━━━ Source records ━━━

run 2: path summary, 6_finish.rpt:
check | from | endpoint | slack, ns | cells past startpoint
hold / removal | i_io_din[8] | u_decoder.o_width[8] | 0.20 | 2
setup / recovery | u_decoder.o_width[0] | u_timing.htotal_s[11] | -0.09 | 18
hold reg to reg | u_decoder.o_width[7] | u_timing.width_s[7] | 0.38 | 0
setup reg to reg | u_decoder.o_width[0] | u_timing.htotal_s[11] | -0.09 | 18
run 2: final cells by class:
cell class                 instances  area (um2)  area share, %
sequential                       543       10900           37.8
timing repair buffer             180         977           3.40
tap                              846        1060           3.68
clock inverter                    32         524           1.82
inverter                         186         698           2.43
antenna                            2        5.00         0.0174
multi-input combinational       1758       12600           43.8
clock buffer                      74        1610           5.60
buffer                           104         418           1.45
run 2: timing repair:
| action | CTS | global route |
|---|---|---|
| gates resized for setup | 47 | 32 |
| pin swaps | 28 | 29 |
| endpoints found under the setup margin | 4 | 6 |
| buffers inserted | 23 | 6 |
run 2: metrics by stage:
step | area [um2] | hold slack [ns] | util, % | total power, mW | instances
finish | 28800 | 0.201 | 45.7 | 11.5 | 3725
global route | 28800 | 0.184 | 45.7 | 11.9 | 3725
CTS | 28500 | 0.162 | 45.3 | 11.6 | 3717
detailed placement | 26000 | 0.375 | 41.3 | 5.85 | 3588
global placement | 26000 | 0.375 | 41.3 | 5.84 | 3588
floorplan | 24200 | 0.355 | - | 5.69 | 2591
===== src/verilog/sdio_host_cfg.svh =====
`ifndef SDIO_HOST_CFG_SVH
`define SDIO_HOST_CFG_SVH

`define SDIO_DATA_W 32
`define SDIO_ADDR_W 5
`define SDIO_DIV_W 8

// Half period of divider+1 cycles
`define SDIO_DIV_RESET 4

`define SDIO_CMD_BITS 48
`define SDIO_RSP_TIMEOUT 64

`endif

===== src/verilog/sdio_host_pkg.sv =====
package sdio_host_pkg;

	// Response kind in the 3-bit CMD_OP field
	typedef enum logic [2:0] {
		RSP_NONE     = 3'd0,
		RSP_48       = 3'd1, // R1 style
		RSP_48_NOCRC = 3'd2  // R3 style without index or CRC
	} rsp_type_e;

	typedef enum logic [2:0] {
		IDLE,
		SYNC,
		SEND,
		WAIT_RSP,
		RECV,
		DONE
	} cmd_state_e;

	typedef enum logic [4:0] {
		REG_CMD_OP  = 5'd0,
		REG_CMD_ARG = 5'd1,
		REG_CLKDIV  = 5'd2,
		REG_START   = 5'd3,
		REG_STATUS  = 5'd4,
		REG_RSP_ARG = 5'd5,
		REG_RSP_IDX = 5'd6
	} reg_addr_e;

	// Bit positions in REG_STATUS
	typedef enum int unsigned {
		STAT_BUSY    = 0,
		STAT_EOT     = 1,
		STAT_TIMEOUT = 2,
		STAT_CRC     = 3,
		STAT_FRAME   = 4
	} rsp_stat_e;

endpackage


===== src/verilog/sdio_host_top.sv =====
`include "sdio_host_cfg.svh"

module sdio_host_top
	import sdio_host_pkg::*;
(
	input  wire                     sys_clk_i,
	input  wire                     reset_i,
	input  wire [`SDIO_DATA_W-1:0]  cfg_data_i,
	input  wire [`SDIO_ADDR_W-1:0]  cfg_addr_i,
	input  wire                     cfg_valid_i,
	input  wire                     cfg_rwn_i,
	output wire [`SDIO_DATA_W-1:0]  cfg_data_o,
	output wire                     cfg_ready_o,
	output wire                     eot_o,
	output wire                     err_o,
	output wire                     sdclk_o,
	output wire                     sdcmd_o,
	input  wire                     sdcmd_i,
	output wire                     sdcmd_oen_o
);

	wire [`SDIO_DIV_W-1:0]  s_div_data;
	wire                    s_div_req;
	wire                    s_div_ack;
	wire                    s_sdclk_rise;
	wire                    s_sdclk_fall;
	wire                    s_cmd_start;
	wire [5:0]              s_cmd_op;
	wire [`SDIO_DATA_W-1:0] s_cmd_arg;
	rsp_type_e              s_cmd_rsp_type;
	wire                    s_cmd_busy;
	wire                    s_cmd_done;
	wire                    s_err_timeout;
	wire                    s_err_crc;
	wire                    s_err_frame;
	wire [`SDIO_DATA_W-1:0] s_rsp_arg;
	wire [5:0]              s_rsp_idx;

	sdio_reg_if u_reg_if (
		.sys_clk_i      (sys_clk_i),
		.reset_i        (reset_i),
		.cfg_data_i     (cfg_data_i),
		.cfg_addr_i     (cfg_addr_i),
		.cfg_valid_i    (cfg_valid_i),
		.cfg_rwn_i      (cfg_rwn_i),
		.cfg_data_o     (cfg_data_o),
		.cfg_ready_o    (cfg_ready_o),
		.div_data_o     (s_div_data),
		.div_req_o      (s_div_req),
		.div_ack_i      (s_div_ack),
		.cmd_start_o    (s_cmd_start),
		.cmd_op_o       (s_cmd_op),
		.cmd_arg_o      (s_cmd_arg),
		.cmd_rsp_type_o (s_cmd_rsp_type),
		.cmd_busy_i     (s_cmd_busy),
		.cmd_done_i     (s_cmd_done),
		.err_timeout_i  (s_err_timeout),
		.err_crc_i      (s_err_crc),
		.err_frame_i    (s_err_frame),
		.rsp_arg_i      (s_rsp_arg),
		.rsp_idx_i      (s_rsp_idx),
		.eot_o          (eot_o),
		.err_o          (err_o)
	);

	sdio_clkgen u_clkgen (
		.sys_clk_i    (sys_clk_i),
		.reset_i      (reset_i),
		.div_data_i   (s_div_data),
		.div_req_i    (s_div_req),
		.div_ack_o    (s_div_ack),
		.sdclk_o      (sdclk_o),
		.sdclk_rise_o (s_sdclk_rise),
		.sdclk_fall_o (s_sdclk_fall)
	);

	sdio_cmd_engine u_cmd_engine (
		.sys_clk_i      (sys_clk_i),
		.reset_i        (reset_i),
		.sdclk_rise_i   (s_sdclk_rise),
		.sdclk_fall_i   (s_sdclk_fall),
		.cmd_start_i    (s_cmd_start),
		.cmd_op_i       (s_cmd_op),
		.cmd_arg_i      (s_cmd_arg),
		.cmd_rsp_type_i (s_cmd_rsp_type),
		.cmd_busy_o     (s_cmd_busy),
		.cmd_done_o     (s_cmd_done),
		.err_timeout_o  (s_err_timeout),
		.err_crc_o      (s_err_crc),
		.err_frame_o    (s_err_frame),
		.rsp_arg_o      (s_rsp_arg),
		.rsp_idx_o      (s_rsp_idx),
		.sdcmd_o        (sdcmd_o),
		.sdcmd_i        (sdcmd_i),
		.sdcmd_oen_o    (sdcmd_oen_o)
	);

endmodule
--- config.mk ---
export PLATFORM = sky130hd
export DESIGN_NAME = ni_node_flat
export DESIGN_NICKNAME = d
export VERILOG_FILES = /design/src/hw/noc_pkg.sv /design/src/hw/ni_port_if.sv /design/src/hw/flit_if.sv /design/src/hw/ni_node.sv /design/src/flat_wrapper.sv
export SDC_FILE = /design/constraint.sdc
export NUM_CORES = 1
export LEC_CHECK = 0
export ABC_CLOCK_PERIOD_IN_PS = 2850
export BUFFER_PORTS_ARGS = -buffer_cell sky130_fd_sc_hd__buf_2
export CORE_MARGIN = 2
export CORE_UTILIZATION = 35
export DETAILED_ROUTE_END_ITERATION = 6
export GPL_ROUTABILITY_DRIVEN = 0
export GPL_TIMING_DRIVEN = 0
export SLEW_MARGIN = 25
export SYNTH_ARGS = -nofsm -noshare
export SYNTH_HDL_FRONTEND = slang
export SYNTH_SLANG_ARGS = --single-unit
--- constraint.sdc ---
create_clock -name clk_axi -period 2.85 [get_ports clk_axi]
set_input_delay 0.57 -clock clk_axi [delete_from_list [all_inputs] [get_ports clk_axi]]
set_output_delay 0.57 -clock clk_axi [all_outputs]
set_load 0.005 [all_outputs]
--- src/hw/noc_pkg.sv ---
`default_nettype none

package noc_pkg;

  // Network size and field widths
  localparam int NOC_SIZE  = 4;
  localparam int NODE_ID_W = 2;
  localparam int DATA_W    = 32;

  // Receive queue geometry
  localparam int RX_DEPTH  = 4;
  localparam int RX_PTR_W  = $clog2(RX_DEPTH);
  localparam int RX_CNT_W  = $clog2(RX_DEPTH + 1);

  typedef logic [NODE_ID_W-1:0] node_id_t;

  // Single flit message of 36 bits with the default sizes
  typedef struct packed {
    node_id_t            src;
    node_id_t            dest;
    logic [DATA_W-1:0]   data;
  } flit_t;

endpackage

`default_nettype wire

--- src/hw/ni_port_if.sv ---
`timescale 1ns/1ns
`default_nettype none

interface ni_port_if;

  // Host write toward the tile
  logic                        wr_valid;
  noc_pkg::node_id_t           wr_dest;
  logic [noc_pkg::DATA_W-1:0]  wr_data;
  logic                        wr_ready;

  // Host read from the tile receive queue
  logic                        rd_valid;
  logic [noc_pkg::DATA_W-1:0]  rd_data;
  noc_pkg::node_id_t           rd_src;
  logic                        rd_ready;

  logic                        irq;

  modport mux (
    output wr_valid, wr_dest, wr_data, rd_ready,
    input  wr_ready, rd_valid, rd_data, rd_src, irq
  );

  modport node (
    input  wr_valid, wr_dest, wr_data, rd_ready,
    output wr_ready, rd_valid, rd_data, rd_src, irq
  );

endinterface

`default_nettype wire

--- src/hw/flit_if.sv ---
`timescale 1ns/1ns
`default_nettype none

interface flit_if;

  // Flit leaving the tile
  logic            tx_valid;
  noc_pkg::flit_t  tx_flit;
  logic            tx_ready;

  // Flit delivered into the tile
  logic            rx_valid;
  noc_pkg::flit_t  rx_flit;
  logic            rx_ready;

  modport node (
    output tx_valid, tx_flit, rx_ready,
    input  tx_ready, rx_valid, rx_flit
  );

  modport xbar (
    input  tx_valid, tx_flit, rx_ready,
    output tx_ready, rx_valid, rx_flit
  );

endinterface

`default_nettype wire

--- src/hw/ni_node.sv ---
`timescale 1ns/1ns
`default_nettype none

module ni_node (
  input  logic               clk_axi,
  input  logic               rst_n,
  ni_port_if.node            host,
  flit_if.node               net,
  input  noc_pkg::node_id_t  node_id
);

  logic                          init_done;
  logic                          tx_valid_q;
  noc_pkg::flit_t                tx_flit_q;
  logic                          wr_push;

  noc_pkg::flit_t                rx_mem [noc_pkg::RX_DEPTH];
  logic [noc_pkg::RX_PTR_W-1:0]  rx_wr_ptr;
  logic [noc_pkg::RX_PTR_W-1:0]  rx_rd_ptr;
  logic [noc_pkg::RX_CNT_W-1:0]  rx_count;
  logic                          rx_push;
  logic                          rx_pop;

  // One flit in flight per tile and nothing accepted during reset
  assign host.wr_ready = init_done && !tx_valid_q;
  assign wr_push       = host.wr_valid && host.wr_ready;

  assign net.tx_valid  = tx_valid_q;
  assign net.tx_flit   = tx_flit_q;

  always_ff @(posedge clk_axi) begin
    if (!rst_n) begin
      init_done  <= 1'b0;
      tx_valid_q <= 1'b0;
    end else begin
      init_done <= 1'b1;
      if (wr_push) begin
        tx_valid_q <= 1'b1;
      end else if (tx_valid_q && net.tx_ready) begin
        tx_valid_q <= 1'b0;
      end
    end
  end

  // Source id is stamped here as the host gives only dest and data
  always_ff @(posedge clk_axi) begin
    if (wr_push) begin
      tx_flit_q.src  <= node_id;
      tx_flit_q.dest <= host.wr_dest;
      tx_flit_q.data <= host.wr_data;
    end
  end

  // Receive queue with its oldest entry shown at the head
  assign net.rx_ready  = (rx_count != noc_pkg::RX_CNT_W'(noc_pkg::RX_DEPTH));
  assign rx_push       = net.rx_valid && net.rx_ready;
  assign host.rd_valid = (rx_count != '0);
  assign rx_pop        = host.rd_valid && host.rd_ready;
  assign host.rd_data  = rx_mem[rx_rd_ptr].data;
  assign host.rd_src   = rx_mem[rx_rd_ptr].src;
  assign host.irq      = (rx_count != '0);

  always_ff @(posedge clk_axi) begin
    if (rx_push) begin
      rx_mem[rx_wr_ptr] <= net.rx_flit;
    end
  end

  always_ff @(posedge clk_axi) begin
    if (!rst_n) begin
      rx_wr_ptr <= '0;
      rx_rd_ptr <= '0;
      rx_count  <= '0;
    end else begin
      if (rx_push) begin
        if (rx_wr_ptr == noc_pkg::RX_PTR_W'(noc_pkg::RX_DEPTH - 1))
          rx_wr_ptr <= '0;
        else
          rx_wr_ptr <= rx_wr_ptr + 1'b1;
      end
      if (rx_pop) begin
        if (rx_rd_ptr == noc_pkg::RX_PTR_W'(noc_pkg::RX_DEPTH - 1))
          rx_rd_ptr <= '0;
        else
          rx_rd_ptr <= rx_rd_ptr + 1'b1;
      end
      // Count moves only when exactly one side is active
      if (rx_push && !rx_pop)
        rx_count <= rx_count + 1'b1;
      else if (rx_pop && !rx_push)
        rx_count <= rx_count - 1'b1;
    end
  end

endmodule

`default_nettype wire

--- src/flat_wrapper.sv ---
// flat-port wrapper written by rule: the top's interface ports become plain ports
module ni_node_flat 
  (clk_axi, rst_n, node_id, host_wr_valid, host_wr_dest, host_wr_data, host_rd_ready, host_wr_ready, host_rd_valid, host_rd_data, host_rd_src, host_irq, net_tx_valid, net_tx_flit, net_rx_ready, net_tx_ready, net_rx_valid, net_rx_flit);
  ni_port_if host_i ();
  flit_if net_i ();
  input  logic clk_axi;
  input  logic rst_n;
  input  noc_pkg::node_id_t node_id;
  input wire logic [$bits(host_i.wr_valid)-1:0] host_wr_valid;
  input wire logic [$bits(host_i.wr_dest)-1:0] host_wr_dest;
  input wire logic [$bits(host_i.wr_data)-1:0] host_wr_data;
  input wire logic [$bits(host_i.rd_ready)-1:0] host_rd_ready;
  output wire logic [$bits(host_i.wr_ready)-1:0] host_wr_ready;
  output wire logic [$bits(host_i.rd_valid)-1:0] host_rd_valid;
  output wire logic [$bits(host_i.rd_data)-1:0] host_rd_data;
  output wire logic [$bits(host_i.rd_src)-1:0] host_rd_src;
  output wire logic [$bits(host_i.irq)-1:0] host_irq;
  output wire logic [$bits(net_i.tx_valid)-1:0] net_tx_valid;
  output wire logic [$bits(net_i.tx_flit)-1:0] net_tx_flit;
  output wire logic [$bits(net_i.rx_ready)-1:0] net_rx_ready;
  input wire logic [$bits(net_i.tx_ready)-1:0] net_tx_ready;
  input wire logic [$bits(net_i.rx_valid)-1:0] net_rx_valid;
  input wire logic [$bits(net_i.rx_flit)-1:0] net_rx_flit;
  assign host_i.wr_valid = host_wr_valid;
  assign host_i.wr_dest = host_wr_dest;
  assign host_i.wr_data = host_wr_data;
  assign host_i.rd_ready = host_rd_ready;
  assign host_wr_ready = host_i.wr_ready;
  assign host_rd_valid = host_i.rd_valid;
  assign host_rd_data = host_i.rd_data;
  assign host_rd_src = host_i.rd_src;
  assign host_irq = host_i.irq;
  assign net_tx_valid = net_i.tx_valid;
  assign net_tx_flit = net_i.tx_flit;
  assign net_rx_ready = net_i.rx_ready;
  assign net_i.tx_ready = net_tx_ready;
  assign net_i.rx_valid = net_rx_valid;
  assign net_i.rx_flit = net_rx_flit;
  ni_node u_core (.clk_axi(clk_axi), .rst_n(rst_n), .host(host_i), .net(net_i), .node_id(node_id));
endmodule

━━━

• **Exercise requirements**:
Lines above with "field" in them are the ones to copy.

• **Answer**:
	// Response kind in the 3-bit CMD_OP field
  // Network size and field widths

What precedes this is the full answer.